Aku menjabat tangannya. “Iya, aku maafkan,” kataku.
“Nah, sekarang kamu sarapan,” ajak mama.
“Iya, Ma,” aku menganggukkan kepala, lalu mulai sarapan dengan pancake yang diberi saus maple. Hidangan pencuci mulutnya adalah salad buah.
Setelah sarapan, aku pergi ke kamarku. Aku ingin mengecek apakah Mbak Minah sudah selesai mengganti sepraiku atau belum. Ternyata Mbak Minah sudah selesai. Huf! Lega rasanya melihat kasurku sudah rapi dan tidak basah lagi. Kasihan juga Kak Mirza tadi dimarahi oleh mama. Tapi, memang sepantasnya begitu. Ya sudahlah. Aku minta maaf saja kepada Kak Mirza.
Tok! Tok! Tok! Aku mengetuk pintu kamar Kak Mirza.
“Masuk,” sahutnya dari dalam.
“Ini aku, Rara.” Aku membuka pintu dan duduk di karpet. Kak Mirza sedang mengetik di komputer.

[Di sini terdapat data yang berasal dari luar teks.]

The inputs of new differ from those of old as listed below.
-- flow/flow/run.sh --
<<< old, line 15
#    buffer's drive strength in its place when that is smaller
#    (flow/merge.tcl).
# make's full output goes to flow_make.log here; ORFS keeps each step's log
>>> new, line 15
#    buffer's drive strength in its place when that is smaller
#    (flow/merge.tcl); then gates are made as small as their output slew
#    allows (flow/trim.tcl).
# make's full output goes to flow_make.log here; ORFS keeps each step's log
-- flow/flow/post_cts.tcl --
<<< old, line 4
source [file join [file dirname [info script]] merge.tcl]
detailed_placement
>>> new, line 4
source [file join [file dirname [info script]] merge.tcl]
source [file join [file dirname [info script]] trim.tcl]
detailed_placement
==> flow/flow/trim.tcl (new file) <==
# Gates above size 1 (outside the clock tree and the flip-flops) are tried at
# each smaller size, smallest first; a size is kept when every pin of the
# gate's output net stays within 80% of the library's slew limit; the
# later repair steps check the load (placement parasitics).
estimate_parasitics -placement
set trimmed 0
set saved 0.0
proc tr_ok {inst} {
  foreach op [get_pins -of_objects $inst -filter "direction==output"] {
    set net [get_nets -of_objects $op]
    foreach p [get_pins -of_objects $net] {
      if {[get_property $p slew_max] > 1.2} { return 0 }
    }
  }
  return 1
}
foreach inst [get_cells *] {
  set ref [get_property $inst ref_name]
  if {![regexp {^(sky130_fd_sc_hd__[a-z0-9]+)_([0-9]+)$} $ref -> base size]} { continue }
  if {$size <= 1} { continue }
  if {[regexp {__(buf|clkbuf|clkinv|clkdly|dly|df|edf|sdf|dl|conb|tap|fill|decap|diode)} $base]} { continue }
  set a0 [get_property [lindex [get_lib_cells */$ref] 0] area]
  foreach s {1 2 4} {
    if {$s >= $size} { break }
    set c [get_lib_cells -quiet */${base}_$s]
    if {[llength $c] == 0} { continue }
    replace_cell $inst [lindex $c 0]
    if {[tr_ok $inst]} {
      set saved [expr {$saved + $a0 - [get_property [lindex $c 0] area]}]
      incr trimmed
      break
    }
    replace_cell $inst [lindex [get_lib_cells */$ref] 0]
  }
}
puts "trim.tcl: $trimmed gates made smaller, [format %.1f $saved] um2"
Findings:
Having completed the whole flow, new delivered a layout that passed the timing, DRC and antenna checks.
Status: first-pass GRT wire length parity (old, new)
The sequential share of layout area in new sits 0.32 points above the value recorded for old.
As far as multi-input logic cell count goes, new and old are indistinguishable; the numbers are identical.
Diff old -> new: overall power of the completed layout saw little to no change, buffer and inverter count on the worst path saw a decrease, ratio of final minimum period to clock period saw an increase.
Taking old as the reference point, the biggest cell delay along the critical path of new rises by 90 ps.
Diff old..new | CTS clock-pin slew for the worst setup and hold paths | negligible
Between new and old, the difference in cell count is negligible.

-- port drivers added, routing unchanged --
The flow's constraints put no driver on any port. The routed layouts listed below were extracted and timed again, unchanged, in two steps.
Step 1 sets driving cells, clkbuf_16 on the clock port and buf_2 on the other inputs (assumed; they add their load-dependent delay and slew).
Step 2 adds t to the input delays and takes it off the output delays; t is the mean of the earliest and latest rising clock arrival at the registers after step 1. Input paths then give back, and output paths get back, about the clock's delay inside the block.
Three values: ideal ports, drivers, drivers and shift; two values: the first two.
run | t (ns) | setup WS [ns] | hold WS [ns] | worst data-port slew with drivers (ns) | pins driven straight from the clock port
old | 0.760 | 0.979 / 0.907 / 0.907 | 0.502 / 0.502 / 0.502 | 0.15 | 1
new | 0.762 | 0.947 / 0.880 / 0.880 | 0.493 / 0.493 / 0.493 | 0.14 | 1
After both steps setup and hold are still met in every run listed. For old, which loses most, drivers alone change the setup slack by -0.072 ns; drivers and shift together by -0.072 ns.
This design comes from an exercise in tuning for small area on the open sky130 flow, not from production work. For this run, only the layout was checked, not whether the RTL still works. Power is estimated from default activity; no workload was simulated.

==> flow/run.sh <==
#!/bin/bash
# synth_recipe.tcl (not shown) runs the flow's synth.tcl, then flattens the netlist and writes it again
# the make line also repeats each setting of config.mk as NAME=value (left out here)
make -C /OpenROAD-flow-scripts/flow DESIGN_CONFIG=/design/flow/config.mk WORK_HOME=/design/flow/orfs CLKGATE_MAP_FILE= SYNTH_SCRIPT=/design/flow/synth_recipe.tcl finish
==> flow/config.mk <==
export PLATFORM = sky130hd
export DESIGN_NAME = debug_interpreter
export DESIGN_NICKNAME = debug_interpreter
export VERILOG_FILES = /design/flow/design.v
export SDC_FILE = /design/flow/constraint.sdc
export NUM_CORES = 4
export LEC_CHECK = 0
export CAP_MARGIN = 20
export CORE_MARGIN = 2
export CORE_UTILIZATION = 40
export SLEW_MARGIN = 20
==> flow/constraint.sdc <==
create_clock -name core_clock -period 5.0 [get_ports {clk}]
set_input_delay 1.0000 -clock core_clock [delete_from_list [all_inputs] [get_ports {clk}]]
set_output_delay 1.0000 -clock core_clock [all_outputs]
set_load 0.01 [all_outputs]
==> flow/design.v <==
`default_nettype none
package interp_cmd_pkg;
    typedef enum logic [8-1:0] {
        OP_ADD_ACC      = 8'h41,  
        OP_SET_END      = 8'h44,  
        OP_WRITE_CLK    = 8'h43,  
        OP_READ_ACC_POS = 8'h47,  
        OP_READ_MEM     = 8'h4C,  
        OP_RESET_CORE   = 8'h52,  
        OP_STOP_CLK     = 8'h53,  
        OP_SET_TIMEOUT  = 8'h54,  
        OP_LOAD_UPPER   = 8'h55,  
        OP_WRITE_MEM    = 8'h57,  
        OP_GET_ACC      = 8'h61,  
        OP_LOAD_LOWER   = 8'h6C,  
        OP_PING         = 8'h70,  
        OP_RESUME_CLK   = 8'h72,  
        OP_UNTIL        = 8'h75   
    } opcode_t;
    typedef logic [24-1:0] arg_t;
    typedef enum logic [1:0] {
        ACC_NONE,
        ACC_LOAD_UPPER,
        ACC_LOAD_LOWER,
        ACC_ADD
    } acc_op_t;
    typedef enum logic [2:0] {
        CORE_NONE,
        CORE_WRITE_CLK,
        CORE_STOP_CLK,
        CORE_RESUME_CLK,
        CORE_RESET,
        CORE_SET_TIMEOUT,
        CORE_SET_END,
        CORE_UNTIL
    } core_cmd_t;
endpackage
`default_nettype wire
`default_nettype none
package interp_bus_pkg;
    typedef logic [31:0] word_t;
    typedef logic [31:0] addr_t;
    typedef logic [63:0] acc_t;
    typedef logic [31:0] cycles_t;
endpackage
`default_nettype wire
`default_nettype none
module debug_interpreter (
    input  wire          clk,
    input  wire          reset,
    input  wire          uart_rx_empty,
    input  wire          uart_read_response,
    input  wire [31:0]   uart_read_data,
    output logic         uart_read,
    input  wire          uart_write_response,
    output logic         uart_write,
    output logic [31:0]  uart_write_data,
    input  wire          finish_execution,
    output logic         core_clk_enable,
    output logic         core_reset,
    output logic         write_pulse,
    output logic [31:0]  num_of_cycles_to_pulse,
    output logic         reset_bus,
    output logic         memory_mux_selector,
    output logic [31:0]  end_position,
    output logic         memory_read,
    output logic         memory_write,
    output logic [31:0]  address,
    output logic [31:0]  write_data,
    input  wire  [31:0]  read_data
);
    localparam logic [4:0]
        S_IDLE   = 5'd0,
        S_FETCH  = 5'd1,
        S_DECODE = 5'd2,
        S_POST   = 5'd3,    
        S_DWAIT  = 5'd4,
        S_FDATA  = 5'd5,
        S_W1     = 5'd6,    
        S_MEM1   = 5'd7,
        S_MEM2   = 5'd8,    
        S_MEM3   = 5'd9,    
        S_MEM4   = 5'd10,
        S_TX0    = 5'd11,
        S_TX1    = 5'd12,   
        S_TXW    = 5'd13,
        S_TXD    = 5'd14,
        S_CSTART = 5'd15,
        S_RST    = 5'd16,
        S_RDONE  = 5'd17,
        S_EN     = 5'd18,
        S_RUN    = 5'd19,
        S_UDONE  = 5'd20;
    logic [4:0]  st;
    logic [31:0] cw;
    logic [31:0] wc;
    logic [31:0] acc;
    logic [23:0] timeout;
    logic [23:0] endp;
    logic        rep;       
    logic        wp;
    logic        mw;
    logic        rb;
    logic        clk_en;
    logic        msel;
    wire [7:0]  op  = cw[7:0];
    wire [23:0] arg = cw[31:8];
    wire op_p = op == 8'h70;
    wire op_a = op == 8'h61;
    wire op_U = op == 8'h55;
    wire op_l = op == 8'h6C;
    wire op_A = op == 8'h41;
    wire op_W = op == 8'h57;
    wire op_L = op == 8'h4C;
    wire op_G = op == 8'h47;
    wire op_C = op == 8'h43;
    wire op_S = op == 8'h53;
    wire op_r = op == 8'h72;
    wire op_T = op == 8'h54;
    wire op_D = op == 8'h44;
    wire op_R = op == 8'h52;
    wire op_u = op == 8'h75;
    wire [31:0] arg_sext = {{8{arg[23]}}, arg};
    wire [31:0] arg_addr = {6'b0, arg, 2'b00};
    wire        run_end  = finish_execution || (wc[24:1] == timeout);
    wire [23:0] wc_inc   = wc[24:1] + 24'd1;
    always_ff @(posedge clk) begin
        wp <= 1'b0;
        mw <= 1'b0;
        rb <= 1'b0;
        if (reset) begin
            st      <= S_IDLE;
            rep     <= 1'b0;
            acc     <= '0;
            timeout <= '0;
            endp    <= '0;
            clk_en  <= 1'b0;
            msel    <= 1'b0;
            rb      <= 1'b1;
        end else begin
            case (st)
                S_IDLE:  if (!uart_rx_empty) st <= S_FETCH;
                S_FETCH: if (uart_read_response) begin
                    cw <= uart_read_data;
                    st <= S_DECODE;
                end
                S_DECODE: begin
                    st <= S_IDLE;
                    if (op_p) st <= S_TX0;
                    if (op_a) begin
                        wc <= acc;
                        st <= S_TX0;
                    end
                    if (op_U) acc[31:8] <= arg;
                    if (op_l) acc[7:0] <= arg[7:0];
                    if (op_A) acc <= acc + arg_sext;
                    if (op_W) begin
                        wc <= arg_addr;
                        st <= S_DWAIT;
                    end
                    if (op_L) begin
                        wc <= arg_addr;
                        st <= S_MEM1;
                    end
                    if (op_G) begin
                        wc <= acc + arg_addr;
                        st <= S_MEM1;
                    end
                    if (op_C || op_S || op_r || op_D) st <= S_POST;
                    if (op_T) timeout <= arg;
                    if (op_R || op_u) st <= S_CSTART;
                end
                S_POST, S_W1: begin
                    st <= uart_rx_empty ? S_IDLE : S_FETCH;
                    if (st == S_W1) mw <= 1'b1;
                    else begin
                        if (op_C) begin
                            clk_en <= 1'b1;
                            wp     <= 1'b1;
                        end
                        if (op_S) clk_en <= 1'b0;
                        if (op_r) clk_en <= 1'b1;
                        if (op_D) endp <= arg;
                    end
                end
                S_DWAIT: if (!uart_rx_empty) st <= S_FDATA;
                S_FDATA: if (uart_read_response) begin
                    cw <= uart_read_data;
                    st <= S_W1;
                end
                S_MEM1: st <= S_MEM2;
                S_MEM2: st <= S_MEM3;
                S_MEM3: begin
                    wc <= read_data;
                    st <= S_MEM4;
                end
                S_MEM4: st <= S_TX0;
                S_TX0:  st <= S_TX1;
                S_TX1, S_TXW: st <= uart_write_response ? S_TXD : S_TXW;
                S_TXD: begin
                    rep <= 1'b0;
                    st  <= rep ? S_TX0 : S_IDLE;
                end
                S_CSTART: begin
                    wc     <= 32'd1;
                    msel   <= op_u;
                    rb     <= op_u;
                    clk_en <= 1'b1;
                    wp     <= 1'b1;
                    st     <= S_RST;
                end
                S_RST: begin
                    wc[24:1] <= wc_inc;
                    if (wc[5:1] == 5'd20) begin
                        clk_en <= 1'b0;
                        st     <= msel ? S_EN : S_RDONE;
                    end
                end
                S_RDONE: st <= S_IDLE;
                S_EN: begin
                    wc     <= 32'd1;
                    clk_en <= 1'b1;
                    wp     <= 1'b1;
                    st     <= S_RUN;
                end
                S_RUN: begin
                    if (run_end) begin
                        clk_en <= 1'b0;
                        msel   <= 1'b0;
                        rb     <= 1'b1;
                        st     <= S_UDONE;
                    end else begin
                        wc[24:1] <= wc_inc;
                    end
                end
                S_UDONE: begin
                    rep <= 1'b1;
                    st  <= S_TX0;
                end
                default: st <= S_IDLE;
            endcase
        end
    end
    assign uart_read           = (st == S_FETCH) || (st == S_FDATA);
    assign uart_write          = (st == S_TX1);
    assign uart_write_data     = op_p ? 32'h7700006A : rep ? 32'h6C75636B : wc;
    assign core_clk_enable     = clk_en;
    assign core_reset          = (st == S_RST) || (st == S_RDONE) || (st == S_EN);
    assign write_pulse         = wp;
    assign num_of_cycles_to_pulse = (st == S_RST) ? {24'd0, 8'd20}
                                  : (st == S_RUN) ? {8'd0, timeout}
                                  : {8'd0, arg};
    assign reset_bus           = rb;
    assign memory_mux_selector = msel;
    assign end_position        = {6'd0, endp, 2'b00};
    assign memory_read         = (st == S_MEM2);
    assign memory_write        = mw;
    assign address             = wc;
    assign write_data          = cw;
endmodule
`default_nettype wire
==> impl_metrics.env <==
export IMPL_status="no timing/DRC/antenna violations"
export IMPL_cp_end_kind="output pin"
export IMPL_synthMuxAreaShare_pct=0.365
export IMPL_clk_pin_slew_ns=0.07
export IMPL_worstMarginPinSlew_ns=1.00
export IMPL_drive_gt1_share_pct=5.28
export IMPL_yosysTopAreaCell="edfxtp_1"
export IMPL_max_freq_ghz=0.249
export IMPL_worstPathArrival_ns=3.02
export IMPL_synthFlopType="dfxtp_1"
export IMPL_grt_max_degree=79
export IMPL_top_usage_layer="met1"
export IMPL_critPathRequiredTime_ns=4.00
export IMPL_postCtsResizedCells=0
export IMPL_power_switching_mw=0.866
export IMPL_crit_path_cell_trace="nand2b_1 -> nor2_1 -> and3_1 -> nor2_1 -> and2_1 -> clkdlybuf4s50_1"
export IMPL_post_route_period_util_pct=80.4
export IMPL_hold_viol=0
export IMPL_vias_per_cell=5.79
export IMPL_route_detailed_drc=0
export IMPL_cp_slowest_cell="and3_1"
export IMPL_core_area_um2=27000
export IMPL_async_flop_share_pct=0
export IMPL_drt_iter0_drc=1174
export IMPL_ff2ff_setup_slack_ns=1.45
export IMPL_ys_top_cells_by_area="edfxtp_1 (18%), dfxtp_1 (17%), nand2_1 (8.1%)"
export IMPL_slew_headroom_pct=32.9
export IMPL_grt_pass1_wl_um=62300
export IMPL_chipHeight_um=170
export IMPL_portBuffers=222
export IMPL_yosys_area_share_simple_pct=22.3
export IMPL_synthDistinctLibCells=77
export IMPL_rows=60
export IMPL_p_leak_nw=5.30
export IMPL_syn_cell_area_um2=11000
export IMPL_ys_seq_area_share_pct=34.1
export IMPL_placed_cell_area_um2=13400
export IMPL_met3_usage_pct=4.76
export IMPL_fin_skew_ns=0.0186
export IMPL_setup_viol=0
export IMPL_drt_pass1_iter_count=5
export IMPL_syn_to_final_growth_pct=27.6
export IMPL_fp_dieArea_um2=28800
export IMPL_holdBufCountCts=0
export IMPL_p_clk_share_pct=43.4
export IMPL_synth_compound_area_share_pct=23.8
export IMPL_clockRootBuffer="clkbuf_16"
export IMPL_critPathMaxFanout=20
export IMPL_synth_xor_area_share_pct=7.58
export IMPL_yosys_warnings=1
export IMPL_cts_tree="done"
export IMPL_synth_edf_count=64
export IMPL_cts_buffers=17
export IMPL_syn_inst=1381
export IMPL_grtUsageTotal_pct=28.7
export IMPL_vias=11100
export IMPL_initial_utilization_pct=40.7
export IMPL_setup_tns_ns=0
export IMPL_clock_latency_ns=0.44
export IMPL_power_frac_comb_pct=10.4
export IMPL_gr_usage_met1_pct=43.3
export IMPL_dp_hpwl_um=30500
export IMPL_finalNetCount=1687
export IMPL_wl_per_cell_um=21.8
export IMPL_seqPwrFrac_pct=46.1
export IMPL_mostFrequentLayoutCells="nand2_1 (237), clkdlybuf4s50_1 (221), a21oi_1 (163)"
export IMPL_synth_area_per_cell_um2=7.95
export IMPL_layout_commonest_cell="nand2_1"
export IMPL_pwr_density_cell_nw_per_um2=217
export IMPL_grt_pass1_vias=10000
export IMPL_antennaDiodeCount=0
export IMPL_drv_slew=0
export IMPL_hp_class="register to register"
export IMPL_gp_congestion=0.927
export IMPL_swShare_pct=28.6
export IMPL_routed_wl_um=41700
export IMPL_cpMostUsedCell="nor2_1"
export IMPL_drv_cap=0
export IMPL_ant_nets=0
export IMPL_yosys_register_bits=155
export IMPL_grt_ovfl_total=0
export IMPL_yosysTopAreaCellShare_pct=17.5
export IMPL_synth_fa_ha_area_share_pct=6.75
export IMPL_start_kind="register"
export IMPL_cts_setup_buffers=0
export IMPL_grt_antenna_before_repair=0
export IMPL_clock_path_buffers=2
export IMPL_internal_power_mw=2.17
export IMPL_finish_instance_area_um2=14000
export IMPL_num_io_pins=239
export IMPL_critical_path_class="register to output pin"
export IMPL_cts_num_sinks=155
export IMPL_fin_crit_ns=4.02
export IMPL_rsz0062_at_grt="false"
export IMPL_cp_slowest_stage_delay_ns=0.64
export IMPL_cts_max_level=4
export IMPL_dieWidth_um=170
export IMPL_ir_worst_vdd_v=0.000193
export IMPL_synth_top_family_by_area="compound AO/OA/AOI/OAI gates"
export IMPL_fillers=2600
export IMPL_use_met2_pct=41.8
flip-flops by register name, indices dropped and copies added, names as in the netlist:
signal and cells:
timeout 24, wc 32, endp 24, rb 1
acc 32, clk_en 1, rep 1, mw 1
msel 1, cw 32, wp 1, st 5
area by class of cell:
class	count	area [um2]	share of cell area (%)
multi-input combinational	1119	6760	48.3
sequential	155	3740	26.7
timing repair buffer	244	2380	17.0
tap	341	427	3.05
clock buffer	17	425	3.04
clock inverter	15	179	1.28
inverter	22	82.6	0.590
synthesized netlist by cell type (all sizes together) (23+ instances only):
cell type	instances
nand2	237
nor2	114
xor2	39
a21oi	164
ha	56
clkbuf	79
nand4	23
nor3	26
edfxtp	64
xnor2	56
a21o	32
o21ai	74
dfxtp	91
nand3	38
critical path, delay by kind of cell, from the launching register on:
family	cells	cell delay [ns]
simple gates	5	1.74
buf+inv	1	0.47
flops	1	0.38
worst paths after layout:
check | startpoint | endpoint | cells after the start
hold reg to reg | endp[10] | endp[10] | 2
setup / recovery | cw[7] | uart_write_data[17] | 6
hold / removal | endp[10] | endp[10] | 2
setup reg to reg | st[4] | wc[22] | 7
power by group through the flow:
stage               clock network (mW)  logic [mW]  registers [mW]
floorplan                            0       0.164            1.40
global placement                     0       0.314            1.43
detailed placement                   0       0.313            1.43
CTS                               1.33       0.315            1.40
global route                      1.38       0.341            1.40
finish                            1.32       0.316            1.40
metrics by stage:
stage | std cells | hold slack [ns] | total power, mW | setup slack, ns | util, %
3_5_place_dp | 1881 | 0.447 | 1.74 | 1.45 | 49.7
3_3_place_gp | 1880 | 0.442 | 1.74 | 1.23 | 49.7
2_1_floorplan | 1396 | 0.457 | 1.56 | 0.842 | -
6_report | 1913 | 0.458 | 3.03 | 0.978 | 52.0
4_1_cts | 1913 | 0.457 | 3.04 | 0.986 | 52.0
5_1_grt | 1913 | 0.482 | 3.13 | 0.735 | 52.0
per-layer routing:
metal  share of wire [%]  vias up
met4                 2.0        0
met1                  47     5185
met2                  42      522
met5                   0        -
met3                 8.2       41
li1                    -     5333
kinds of logic (layout without fill, tap and decap cells):
group                    Yosys count  after routing
AND/OR/NAND/NOR                  537            537
AO/OA/AOI/OAI                    409            409
flip-flops                       155            155
buffers and inverters            122            298
XOR/XNOR                          95             95
adder cells (fa/ha/maj)           58             58
multiplexers                       4              4
other                              1             16

## what the ideal ports hide
The results above use ideal ports. As a check the final layout listed here was re-extracted and re-timed, cells and wires unchanged. Step 1 assumes that a clkbuf_16 drives the clock port and a buf_2 every other input. Step 2 also shifts input and output timing later by t, the mid clock arrival at the registers, as if the neighbouring blocks saw the same clock. Slacks: ideal / step 1 / step 2; pairs: ideal / step 1.
t (ns): 0.479
slack for setup (ns): 0.978 / 0.930 / 1.409
latest minus earliest clock arrival (ns): 0.019 / 0.019
worst data-port slew with drivers (ns): 0.05
After both steps this run still meets setup and hold. For this run, drivers alone change the setup slack by -0.048 ns; drivers and shift together by +0.431 ns.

“Oh, Rara. Kenapa?” tanyanya ketus.
“Mmm ... sebenarnya aku mau minta maaf ke Kakak. Aku memang terlalu sensitif juga,” ucapku.
Kak Mirza masih terus mengetik.
“Ya, aku hanya mau minta maaf. Aku pergi dulu.” Aku sedang bersiap membuka pintu ketika Kak Mirza menghentikan langkahku.